Five years after September 11, with Islamic terrorism flourishing while America’s military efforts are
floundering, many recognize that we still have not identified -- and dealt with -- the root cause of the
terrorist threat.

The most popular theory about the root cause of terrorism is that terrorism is caused by poverty. The
United Nations and our European and Arab “allies” repeatedly tell us to minimize our military
operations and instead dole out more foreign aid to poor countries -- to put down our guns and pick up
our checkbook. Only by fighting poverty, the refrain goes, can we address the root cause of terrorism.

The pernicious idea that poverty causes terrorism has been a popular claim since the attacks of Sept.
11. U.N. Secretary General Kofi Annan has repeatedly asked wealthy nations to double their foreign
aid, naming as a cause of terrorism “that far too many people are condemned to lives of extreme
poverty and degradation.”

Former Secretary of State Colin Powell agrees: “We have to put hope back in the hearts of people. We
have to show people who might move in the direction of terrorism that there is a better way.”
Businessman Ted Turner also concurs: “The reason that the World Trade Center got hit is because
there are a lot of people living in abject poverty out there who don’t have any hope for a better life."

Indeed, the argument that poverty causes terrorism has been central to America’s botched war in Iraq --
which has focused, not on quickly ending any threat the country posed and moving on to other crucial
targets, but on bringing the good life to the Iraqi people.

Eliminating the root of terrorism is indeed a valid goal -- but properly targeted military action, not
welfare handouts, is the means of doing so.

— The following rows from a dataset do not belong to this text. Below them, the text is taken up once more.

[config.mk]
export PLATFORM = sky130hd
export DESIGN_NAME = seg7_scan_driver
export DESIGN_NICKNAME = d
export VERILOG_FILES = /design/src/rtl/seg7_scan_driver.sv
export SDC_FILE = /design/constraint.sdc
export NUM_CORES = 1
export LEC_CHECK = 0
export ABC_AREA = 0
export CAP_MARGIN = 20
export CORE_MARGIN = 1
export CORE_UTILIZATION = 59
export CTS_CLUSTER_SIZE = 20
export DETAILED_ROUTE_END_ITERATION = 8
export HOLD_SLACK_MARGIN = 0.03
export PLACE_DENSITY = 0.85
export SKIP_CTS_REPAIR_TIMING = 1
export SYNTH_ARGS = -nofsm -noshare
export SYNTH_HDL_FRONTEND = slang
export SYNTH_SLANG_ARGS = --single-unit
[constraint.sdc]
create_clock -name clk_in -period 3.8 [get_ports clk_in]
set_clock_uncertainty 0.1 [all_clocks]
set_input_delay 1.14 -clock clk_in [delete_from_list [all_inputs] [get_ports clk_in]]
set_output_delay 1.14 -clock clk_in [all_outputs]
set_load 0.01 [all_outputs]
[src/rtl/seg7_scan_driver.sv]
// Multiplexed 7-segment driver: captures a value as hex or decimal (shift-add-3),
// then scans the stored digits with active-low segment/select outputs.
module seg7_scan_driver #(
   parameter int unsigned DIGITS   = 8,
   parameter int unsigned DATA_W   = 32,
   parameter int unsigned SCAN_DIV = 50000
) (
   input  logic              clk_in,
   input  logic              reset,
   input  logic [DATA_W-1:0] data_in,
   input  logic              load,
   input  logic              mode_dec,
   input  logic              blank_lz,
   output logic [7:0]        o_seg,
   output logic [DIGITS-1:0] o_sel,
   output logic              busy,
   output logic              conv_done,
   output logic              ovf
);

   localparam int unsigned BCD_W  = 4 * DIGITS;
   localparam int unsigned IDX_W  = (DIGITS > 1) ? $clog2(DIGITS) : 1;
   localparam int unsigned PRE_W  = $clog2(SCAN_DIV);
   localparam int unsigned CNT_W  = $clog2(DATA_W);
   localparam int unsigned WIDE_W = (DATA_W > BCD_W) ? DATA_W : BCD_W;

   typedef enum logic [1:0] {
      IDLE  = 2'd0,
      SHIFT = 2'd1,
      DONE  = 2'd2
   } state_t;

   state_t             state_q, state_d;
   logic [DATA_W-1:0]  data_q, data_d;
   logic               mode_q, mode_d;
   logic [CNT_W-1:0]   cnt_q, cnt_d;
   logic [BCD_W-1:0]   bcd_q, bcd_d;
   logic               acc_q, acc_d;
   logic [BCD_W-1:0]   buf_q, buf_d;
   logic               ovf_q, ovf_d;
   logic               busy_q, busy_d;
   logic               done_q, done_d;
   logic [PRE_W-1:0]   pre_q, pre_d;
   logic [IDX_W-1:0]   idx_q, idx_d;
   logic [7:0]         seg_q, seg_d;
   logic [DIGITS-1:0]  sel_q, sel_d;

   logic [BCD_W-1:0]   adj;
   logic [WIDE_W-1:0]  hex_wide;
   logic [3:0]         cur_digit;
   logic               hi_zero;

   function automatic logic [7:0] seg_pat(input logic [3:0] d);
      logic [7:0] p;
      case (d)
         4'h0: p = 8'hC0;
         4'h1: p = 8'hF9;
         4'h2: p = 8'hA4;
         4'h3: p = 8'hB0;
         4'h4: p = 8'h99;
         4'h5: p = 8'h92;
         4'h6: p = 8'h82;
         4'h7: p = 8'hF8;
         4'h8: p = 8'h80;
         4'h9: p = 8'h90;
         4'hA: p = 8'h88;
         4'hB: p = 8'h83;
         4'hC: p = 8'hC6;
         4'hD: p = 8'hA1;
         4'hE: p = 8'h86;
         default: p = 8'h8E;
      endcase
      return p;
   endfunction

   // Capture FSM and shift-add-3 datapath
   always_comb begin
      state_d  = state_q;
      data_d   = data_q;
      mode_d   = mode_q;
      cnt_d    = cnt_q;
      bcd_d    = bcd_q;
      acc_d    = acc_q;
      buf_d    = buf_q;
      ovf_d    = ovf_q;
      hex_wide = WIDE_W'(data_q);
      adj      = bcd_q;
      for (int i = 0; i < int'(DIGITS); i++) begin
         if (adj[4*i +: 4] >= 4'd5) adj[4*i +: 4] = adj[4*i +: 4] + 4'd3;
      end

      case (state_q)
         IDLE: begin
            if (load) begin
               data_d  = data_in;
               mode_d  = mode_dec;
               cnt_d   = '0;
               bcd_d   = '0;
               acc_d   = 1'b0;
               state_d = mode_dec ? SHIFT : DONE;
            end
         end
         SHIFT: begin
            // Top adjusted bit falls off the register; remember it as overflow
            bcd_d  = {adj[BCD_W-2:0], data_q[DATA_W-1]};
            acc_d  = acc_q | adj[BCD_W-1];
            data_d = data_q << 1;
            cnt_d  = cnt_q + CNT_W'(1);
            if (cnt_q == CNT_W'(DATA_W - 1)) state_d = DONE;
         end
         DONE: begin
            buf_d   = mode_q ? bcd_q : hex_wide[BCD_W-1:0];
            ovf_d   = mode_q & acc_q;
            state_d = IDLE;
         end
         default: state_d = IDLE;
      endcase

      busy_d = (state_d != IDLE);
      done_d = (state_d == DONE);
   end

   // Scan prescaler, digit index and registered segment/select drive
   always_comb begin
      pre_d = pre_q + PRE_W'(1);
      idx_d = idx_q;
      if (pre_q == PRE_W'(SCAN_DIV - 1)) begin
         pre_d = '0;
         idx_d = (idx_q == IDX_W'(DIGITS - 1)) ? '0 : idx_q + IDX_W'(1);
      end

      cur_digit = 4'd0;
      hi_zero   = 1'b1;
      for (int i = 0; i < int'(DIGITS); i++) begin
         if (IDX_W'(i) == idx_q) cur_digit = buf_q[4*i +: 4];
         if ((IDX_W'(i) >= idx_q) && (buf_q[4*i +: 4] != 4'd0)) hi_zero = 1'b0;
      end

      seg_d = (blank_lz && (idx_q != '0) && hi_zero) ? 8'hFF : seg_pat(cur_digit);
      sel_d = ~(DIGITS'(1) << idx_q);
   end

   always_ff @(posedge clk_in) begin
      if (reset) begin
         state_q <= IDLE;
         data_q  <= '0;
         mode_q  <= 1'b0;
         cnt_q   <= '0;
         bcd_q   <= '0;
         acc_q   <= 1'b0;
         buf_q   <= '0;
         ovf_q   <= 1'b0;
         busy_q  <= 1'b0;
         done_q  <= 1'b0;
         pre_q   <= '0;
         idx_q   <= '0;
         seg_q   <= 8'hFF;
         sel_q   <= '1;
      end else begin
         state_q <= state_d;
         data_q  <= data_d;
         mode_q  <= mode_d;
         cnt_q   <= cnt_d;
         bcd_q   <= bcd_d;
         acc_q   <= acc_d;
         buf_q   <= buf_d;
         ovf_q   <= ovf_d;
         busy_q  <= busy_d;
         done_q  <= done_d;
         pre_q   <= pre_d;
         idx_q   <= idx_d;
         seg_q   <= seg_d;
         sel_q   <= sel_d;
      end
   end

   assign o_seg     = seg_q;
   assign o_sel     = sel_q;
   assign busy      = busy_q;
   assign conv_done = done_q;
   assign ovf       = ovf_q;

endmodule
==> metrics.md, run 1 <==
| Metric | Value |
|---|---|
| Synth Area in Simple Gates | `0.2339` |
| Cell Area, Synth | `7269 sq um` |
| CTS buffer count | `17` |
| R2R Setup Slk | `roughly 0.62 ns` |
| Post-synth EDFFs | `0` |
| TNS Setup | `0 ns` |
| Starting Density | `0.6052` |
| Mux cell area share after synthesis | `0.04854` |
| Status | `completed` |
| Startpoint class of the critical path | `register` |
| CTS tree | `done` |
| Unrepaired setup endpoints after global routing | `no` |
| Sequential-to-total area share from yosys stat | `0.3910` |
| Final Cell Area | `8468 sq um` |
| GPL Wtd Cong | `around 0.99` |
| Max-cap viol count | `0` |
| Placed Area | `7825 sq um` |
| Detailed placement HPWL | `between 10000 and 15000 microns` |
| Max clock buf depth | `2` |
| Worst R2R Start | `idx_q[0]` |
| Fin cells | `approximately 1100` |
| Post-synthesis adder-cell area fraction | `0.05336` |
| Iteration-0 DRC count of the detailed router | `524` |
| Final hold vios | `0` |
| Synth Flop Type | `dfxtp_1` |
| Hold endpoint | `pre_q[0]` |
| Synth Area in XOR/XNOR | `0.03614` |
| Remaining antenna violation count after routing | `0` |
| Share of cells above drive strength 1 | `0.06524` |
| Static Leak | `3.122 nW` |
| CTS Sinks | `around 140` |
| Avg Vias per Cell | `~6` |
| Io pins | `between 50 and 60` |
| Final Net Count | `992` |
| Rel. slew slack | `0.2840` |
| VDD IR max | `between 0.3 and 0.4 mV` |
| Kind of end point of the critical path | `register` |
| Worst Setup Slack, final | `between 0.6 and 0.7 ns` |
| GRT Util Overall | `0.2719` |
| Distinct cells, synth | `between 60 and 70` |
| Hold Slack | `around 0.35 ns` |
| #FFs+latches synth | `roughly 140` |
| Placed Cells | `about 1100` |
| Pre-CTS setup slack | `~0.62 ns` |
| Drt drc | `0` |
| Post-synthesis async set-or-reset flop share | `0` |
| Tcrit/Tclk final | `0.8365` |
| ANT cells | `0` |
| Yosys warning total | `0` |
| Core area | `12010 sq um` |
| Filler cells | `just over 900` |
| Synthesis-to-layout area growth | `16.49%` |
| Largest net degree at the start of global routing | `a little over 60` |
| Congestion Overflow GR | `0` |
| CP arrival | `3.35 ns` |
| Chip Width | `around 110 microns` |
| Worst Tran Pin Value | `1.074 ns` |
| Global-route wire length before repair | `around 28000 microns` |
| Syn_nets | `between 900 and 1000` |
| PortBufs | `between 50 and 60` |
| Critical Path RT | `3.97 ns` |
| Compound-gate portion of the synthesized area | `0.1818` |
| Largest family of logic cells by synthesized area | `simple AND/OR/NAND/NOR gates` |
| Row Count | `40` |
| PD cells | `~450 nW/um^2` |
| Worst Hold Launch | `pre_q[0]` |
| Min-delay worst type | `register to register` |
| Die ar. | `between 10000 and 15000 sq um` |
| Clock latency on the worst-skew pair | `around 0.43 ns` |
| Syn Area/Cell | `~8 sq um` |
| Initial antenna violation count | `0` |
| RR Endpoint | `o_seg[1]` |
| Vias in the first global route | `approximately 5900` |
| Max-slew violation count | `0` |
| 1st-pass router iterations | `7` |
| Clk slew on worst S/H paths | `roughly 0.060 ns` |
| Die height | `113 microns` |
| Clock period minus worst slack | `~3.2 ns` |
| Mapped Cells | `904` |
| Routed len/inst | `roughly 15 microns` |
| Critical path type | `register to register` |
| Root buffer cell | `clkbuf_16` |
| FMAX | `between 300 and 400 MHz` |
| H-tree lvl count | `4` |
| Hold path cells | `1` |
| Cells on worst reg2reg path | `10` |
| Post-detailed-routing wire length | `about 16000 microns` |
| Max FO, Critical Path | `20` |
| Finish-stage setup viols | `0` |
| Via count | `6373` |
==> worst max path at each step <==
stage                     endpoint  slack [ns]      from  depth (start not counted)
after floorplan           o_seg[1]        0.98  idx_q[0]                         13
after global placement    o_seg[1]        0.76  idx_q[0]                         10
after detailed placement  o_seg[1]        0.62  idx_q[0]                         10
after CTS                 o_seg[1]        0.61  idx_q[0]                         10
after global routing      o_seg[1]        0.27  idx_q[0]                         10
final                     o_seg[1]        0.62  idx_q[0]                         10
==> Yosys cell counts, drive strengths merged, types with 4 or more instances <==
master | n | area (sq um)
a211oi | 41 | 307.8
a21oi | 67 | 335.3
a22oi | 23 | 177.7
a311oi | 4 | 41.29
and3 | 4 | 25.02
and3b | 5 | 43.79
buf | 17 | 93.84
clkbuf | 46 | 172.7
dfxtp | 142 | 2843
ha | 31 | 387.9
inv | 35 | 131.4
mux2i | 33 | 330.3
nand2 | 38 | 142.6
nand2b | 17 | 106.4
nand3 | 17 | 85.08
nor2 | 178 | 670.7
nor2b | 28 | 175.2
nor3 | 50 | 255.3
o21ai | 37 | 185.2
o221ai | 6 | 65.06
or2 | 4 | 27.53
or4 | 6 | 45.04
xnor2 | 15 | 131.4
xor2 | 15 | 131.4
==> flip-flops by register name, summed over array words and instances (netlist names), 3 cells and up <==
| name | cells |
|---|---|
| bcd_q | 32 |
| buf_q | 32 |
| cnt_q | 5 |
| data_q | 32 |
| idx_q | 3 |
| o_seg | 7 |
| o_sel | 8 |
| pre_q | 16 |
==> cells in the final DEF, fill, tap and decap left out, drive strengths merged, types with 5 or more instances in the layout <==
cell	Yosys	layout
clkdlybuf4s50	0	53
nand2b	17	17
nand3	17	17
or4	6	6
a211oi	41	41
ha	31	31
nor2b	28	28
buf	17	11
dfxtp	142	142
inv	35	35
nand2	38	38
and3b	5	5
mux2i	33	33
nor3	50	50
xor2	15	15
a21oi	67	67
xnor2	15	15
clkbuf	46	19
a22oi	23	23
bufinv	0	5
o21ai	37	37
o221ai	6	6
nor2	178	178
==> routing by layer <==
| metal | vias to the layer above | wire [microns] | GRT usage |
|---|---|---|---|
| li1 | 3183 | - | - |
| met1 | 2963 | 7486 | 0.3492 |
| met2 | 182 | 7687 | 0.4376 |
| met3 | 45 | 858 | 0.05624 |
| met4 | 0 | 417 | 0.1298 |
| met5 | - | 0 | 0 |
==> critical path, cell delays in order (launching register included) <==
cell	delay [ns]
dfxtp_1	0.66
inv_1	0.13
ha_1	0.45
a311oi_1	0.31
o22ai_1	0.14
a31oi_2	0.32
inv_2	0.10
ha_1	0.30
nor3_1	0.29
a211o_1	0.15
o311ai_1	0.07
==> per-stage QoR <==
stage,total power [mW],utilization
6_report,3.808,0.7050
3_5_place_dp,2.025,0.6515
4_1_cts,3.821,0.7050
5_1_grt,3.935,0.7050
3_3_place_gp,2.019,0.6515
2_1_floorplan,1.894,-
==> cells by family after synthesis <==
kind of cell	count (synthesis)
AO/OA/AOI/OAI	203
multiplexers	35
XOR/XNOR	30
buffers and inverters	98
AND/OR/NAND/NOR	364
flip-flops	142
other	1
adder cells (fa/ha/maj)	31
==> cell type report <==
| cell class | instances | area, sq um | area share |
|---|---|---|---|
| Timing Repair Buffer | 64 | 625.6 | 0.07388 |
| Sequential cell | 142 | 2845 | 0.3360 |
| Clock inverter | 11 | 190.2 | 0.02246 |
| Inverter | 35 | 131.4 | 0.01551 |
| Clock buffer | 19 | 452.9 | 0.05349 |
| Tap cell | 147 | 183.9 | 0.02172 |
| Multi-Input combinational cell | 664 | 4039 | 0.4770 |
==> power breakdown <==
part	switching (mW)	total (mW)	internal, mW
clock	0.620	1.81	1.19
combinational	0.207	0.377	0.170
sequential	0.0679	1.62	1.56
No activity file was read; power rests on OpenSTA's default activity.
==> inputs of run 2 (changes only) <==
- CORE_UTILIZATION: 59 -> 53
- PLACE_DENSITY: 0.85 -> 0.81
- clock period: 3.8 -> 2.9 ns (I/O delays scaled with it)
==> metrics.md, run 2 (synthesis gave the netlist of run 1 again) <==
| Metric | Value |
|---|---|
| Die ar. | `14190 sq um (+11%)` |
| GPL Wtd Cong | `0.8938 (-9.7%)` |
| Max clock buf depth | `2 (unchanged)` |
| Critical path type | `register to register` |
| Starting Density | `0.5468 (-0.05844)` |
| Highest-delay cell along the critical path | `dfxtp_1` |
| Synthesis-to-layout area growth | `17.49%` |
| Worst R2R Start | `idx_q[0]` |
| Final Net Count | `1004 (+1.2%)` |
| Status | `completed` |
| Clock period minus worst slack | `2.678 ns (-0.5009 ns)` |
| Chip Width | `119.1 microns (+5.4%)` |
| Seq. cell area | `2845 sq um (unchanged)` |
| TNS Setup | `0 ns (unchanged)` |
| Max-cap viol count | `0 (unchanged)` |
| Kind of end point of the critical path | `register` |
| Tot Pwr | `4.753 mW (+25%)` |
| Unrepaired setup endpoints after global routing | `no` |
| H-tree lvl count | `4 (unchanged)` |
| Root buffer cell | `clkbuf_16` |
| ANT cells | `0 (unchanged)` |
| CTS buffer count | `17 (unchanged)` |
| Tcrit/Tclk final | `0.9234 (+0.08688)` |
| Vias in the first global route | `5772 (-2.0%)` |
| Largest net degree at the start of global routing | `76 (+25%)` |
| 1st-pass router iterations | `5 (-2)` |
| Final Cell Area | `8541 sq um (+0.86%)` |
| Post-detailed-routing wire length | `16520 microns (+0.40%)` |
| Largest registers | `bcd_q x32, buf_q x32, data_q x32` |
| CTS tree | `done` |
| Clk slew on worst S/H paths | `0.05 ns (about the same)` |
| CP top delay family | `compound AO/OA/AOI/OAI gates` |
| Critical Path Start | `idx_q[0]` |
| Share of cells above drive strength 1 | `0.07709 (+0.01184)` |
| Congestion Overflow GR | `0 (unchanged)` |
| FMAX | `373.4 MHz (+19%)` |
| CTS Sinks | `142 (unchanged)` |
| Critical Path, Cell by Cell | `ha_1, ha_1, buf_4, nor2_1, o211ai_1, o221ai_2, inv_2, ha_1, o21ai_1, a21boi_1, o221ai_1` |
| Die height | `119.1 microns (+5.4%)` |
| Critical Path RT | `3.09 ns (-0.88 ns)` |
| Max FO, Critical Path | `6 (-70%)` |
| PortBufs | `54 (unchanged)` |
| Max-slew violation count | `0 (unchanged)` |
| Min-delay worst type | `register to register` |
| WP buf/inv | `2 (unchanged)` |
| Final hold vios | `0 (unchanged)` |
| Remaining antenna violation count after routing | `0 (unchanged)` |
| Worst Tran Pin Value | `0.9111 ns (-0.1629 ns)` |
| Drt drc | `0 (unchanged)` |
| Detailed placement HPWL | `11040 microns (+4.6%)` |
| CP arrival | `2.86 ns (-0.49 ns)` |
| Crit-path max cell delay | `0.36 ns (-0.30 ns)` |
| VDD IR max | `0.4056 mV (+32%)` |
| Finish-stage setup viols | `0 (unchanged)` |
| PD cells | `556.5 nW/um^2 (+24%)` |
| Critical path's most frequent cell | `ha_1` |
| Clock latency on the worst-skew pair | `0.42 ns (about the same)` |
| Row Count | `42 (+5.0%)` |
| Via count | `6266 (-1.7%)` |
| Multi-input gate area | `4051 sq um (+0.31%)` |
| Filler cells | `1118 (+21%)` |
| Static Leak | `3.159 nW (+1.2%)` |
| Iteration-0 DRC count of the detailed router | `458 (-13%)` |
| Post-layout util | `0.6424 (-0.06261)` |
| Initial antenna violation count | `0 (unchanged)` |
| Global-route wire length before repair | `28410 microns (+2.2%)` |
| Commonest non-fill, non-tap cell in the layout | `nor2_1` |
| Avg Vias per Cell | `5.580 (-5.3%)` |
| Commonest cells after routing, fill and taps aside | `177 x nor2_1, 140 x dfxtp_1, 67 x a21oi_1` |
| Placed Area | `7951 sq um (+1.6%)` |
| Rel. slew slack | `0.3926 (+0.1086)` |
| Worst Hold Launch | `pre_q[0]` |
| Core area | `13300 sq um (+11%)` |
| Io pins | `56 (unchanged)` |
| GRT Util Overall | `0.2461 (-0.02577)` |
| Startpoint class of the critical path | `register` |
| Routed len/inst | `14.71 microns (-3.3%)` |
-- run 2: metrics by stage --
| step | setup slack (ns) | instances | hold slack, ns |
|---|---|---|---|
| final | 0.2221 | 1123 | 0.3509 |
| after detailed placement | 0.1484 | 1093 | 0.3506 |
| after floorplan | 0.07810 | 904 | 0.3175 |
| after global routing | 0.09446 | 1123 | 0.3853 |
| after CTS | 0.05914 | 1123 | 0.3584 |
| after global placement | 0.1647 | 1093 | 0.3314 |
-- run 2: power by group --
part	internal [mW]	total (mW)	switching, mW
Sequential	2.04	2.12	0.0777
Clock	1.35	2.13	0.779
Combinational	0.230	0.509	0.279
Total	3.62	4.75	1.14
-- run 2: layout make-up --
type,instances,share of cell area
Timing Repair Buffer,76,0.08380
Tap cell,176,0.02578
Inverter,35,0.01538
Multi-Input combinational cell,664,0.4744
Sequential cell,142,0.3331
Clock buffer,25,0.05801
Clock inverter,5,0.009522
-- run 2: worst paths after layout --
path,cells after the start,slack [ns],to
min,1,0.35,pre_q[0]
max reg2reg,11,0.22,o_seg[5]
max,11,0.22,o_seg[5]
min reg2reg,1,0.35,pre_q[0]
-- run 2: routing by layer --
layer  global-route usage  part of all wire  vias to the layer above
li1                     -                 -                     3205
met1               0.3324              0.49                     2902
met2               0.3892              0.46                      141
met3              0.05508             0.043                       18
met4              0.07674             0.011                        0
met5                    0                 0                        -
==> inputs of run 3 (changes only) <==
- CORE_UTILIZATION: 53 -> 25
- PLACE_DENSITY: 0.81 -> 0.47
==> metrics.md, run 3 (synthesis gave the netlist of run 1 again) <==
| Metric | Value |
|---|---|
| Die height | `172.5 microns (+45%)` |
| Unrepaired setup endpoints after global routing | `no` |
| Finish-stage setup viols | `0 (unchanged)` |
| Via count | `6177 (-1.4%)` |
| Chip Width | `172.5 microns (+45%)` |
| Core area | `28630 sq um (+120%)` |
| Max-slew violation count | `0 (unchanged)` |
| Commonest cells after routing, fill and taps aside | `177 x nor2_1, 140 x dfxtp_1, 67 x a21oi_1` |
| VDD IR max | `0.3736 mV (-7.9%)` |
| H-tree lvl count | `4 (unchanged)` |
| PortBufs | `54 (unchanged)` |
| Vias in the first global route | `5936 (+2.8%)` |
| Static Leak | `3.179 nW (+0.63%)` |
| Tcrit/Tclk final | `0.9233 (about the same)` |
| Global-route wire length before repair | `31560 microns (+11%)` |
| Placed Cells | `1304 (+19%)` |
| CTS Sinks | `142 (unchanged)` |
| Initial antenna violation count | `0 (unchanged)` |
| Critical path type | `register to register` |
| Drt drc | `0 (unchanged)` |
| Critical Path RT | `3.08 ns (about the same)` |
| Pre-CTS setup slack | `0.1882 ns (+0.03979 ns)` |
| Final Net Count | `1007 (+0.30%)` |
| Placed Area | `8234 sq um (+3.6%)` |
| PD cells | `544.3 nW/um^2 (-2.2%)` |
| ANT cells | `0 (unchanged)` |
| Fin cells | `1334 (+19%)` |
| Synthesis-to-layout area growth | `21.20%` |
| Largest registers | `bcd_q x32, buf_q x32, data_q x32` |
| GRT Util Overall | `0.1301 (-0.1160)` |
| Clock period minus worst slack | `2.678 ns (-0.0001830 ns)` |
| Startpoint class of the critical path | `register` |
| Worst Hold Launch | `pre_q[0]` |
| Worst Setup Slack, final | `0.2223 ns (+0.0001830 ns)` |
| Iteration-0 DRC count of the detailed router | `366 (-20%)` |
| FMAX | `373.5 MHz (about the same)` |
| Clock latency on the worst-skew pair | `0.42 ns (about the same)` |
| Share of cells above drive strength 1 | `0.08105 (+0.003967)` |
| Kind of end point of the critical path | `register` |
| Max clock buf depth | `2 (unchanged)` |
| Largest net degree at the start of global routing | `56 (-26%)` |
| Io pins | `56 (unchanged)` |
| Detailed placement HPWL | `13320 microns (+21%)` |
| Congestion Overflow GR | `0 (unchanged)` |
| Row Count | `62 (+48%)` |
| Worst Tran Pin Value | `0.6640 ns (-0.2471 ns)` |
| Routed len/inst | `14.13 microns (-3.9%)` |
| Remaining antenna violation count after routing | `0 (unchanged)` |
| Die ar. | `29760 sq um (+110%)` |
| Rel. slew slack | `0.5573 (+0.1647)` |
| Hold Slack | `0.3427 ns (-0.008275 ns)` |
| Starting Density | `0.2540 (-0.2928)` |
| Status | `completed` |
| Commonest non-fill, non-tap cell in the layout | `nor2_1` |
| Final Cell Area | `8811 sq um (+3.2%)` |
| Critical Path Start | `idx_q[1]` |
| Avg Vias per Cell | `4.630 (-17%)` |
| Max-cap viol count | `0 (unchanged)` |
| CTS buffer count | `17 (unchanged)` |
| Root buffer cell | `clkbuf_16` |
| Clk slew on worst S/H paths | `0.06 ns (about the same)` |
| Min-delay worst type | `register to register` |
| 1st-pass router iterations | `6 (+1)` |
| TNS Setup | `0 ns (unchanged)` |
| CTS tree | `done` |
| Max FO, Critical Path | `16 (+10)` |
| CP arrival | `2.86 ns (about the same)` |
| GPL Wtd Cong | `0.8846 (-1.0%)` |
| Final hold vios | `0 (unchanged)` |
| Worst R2R Start | `idx_q[1]` |
| Post-detailed-routing wire length | `18850 microns (+14%)` |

Terrorism is not caused by poverty. The terrorists of  Sept. 11 did not attack America in order to make
the Middle East richer. To the contrary, their stated goal was to repel any penetration of the prosperous
culture of the industrialized “infidels” into their world. The wealthy Osama bin Laden was not using his
millions to build electric power plants or irrigation canals. If he and his terrorist minions wanted
prosperity, they would seek to emulate the United States -- not to destroy it.

More fundamental, poverty as such cannot determine anyone’s code of morality. It is the ideas that
individuals choose to adopt which make them pursue certain goals and values. A desire to destroy
wealth and to slaughter innocent, productive human beings cannot be explained by a lack of money or
a poor quality of life -- only by anti-wealth, anti-life ideas. These terrorists are motivated by the ideology
of Islamic Fundamentalism.

This other-worldly, authoritarian doctrine views America’s freedom, prosperity, and pursuit of worldly
pleasures as the height of depravity. Its adherents resent America’s success and the appeal our
culture has to many Middle Eastern youths. To the fundamentalists, Americans are “infidels” who
should be killed. As a former Taleban official said, “The Americans are fighting so they can live and
enjoy the material things in life. But we are fighting so we can die in the cause of God.”

The terrorists hate us because of their ideology -- a fact that filling up the coffers of Third World
governments will do nothing to change. What, then, can our government do? It cannot directly eradicate
the deepest, philosophical roots of terrorism; but by using military force, it can eliminate the only “root
cause” relevant in a political context: state sponsorship of terrorism. The fundamentalists’ hostility
toward America can translate into international terrorism only via the governments that employ, finance,
train, and provide refuge to terrorist networks. Such assistance is the cause of the terrorist threat -- and
America has the military might to remove that cause.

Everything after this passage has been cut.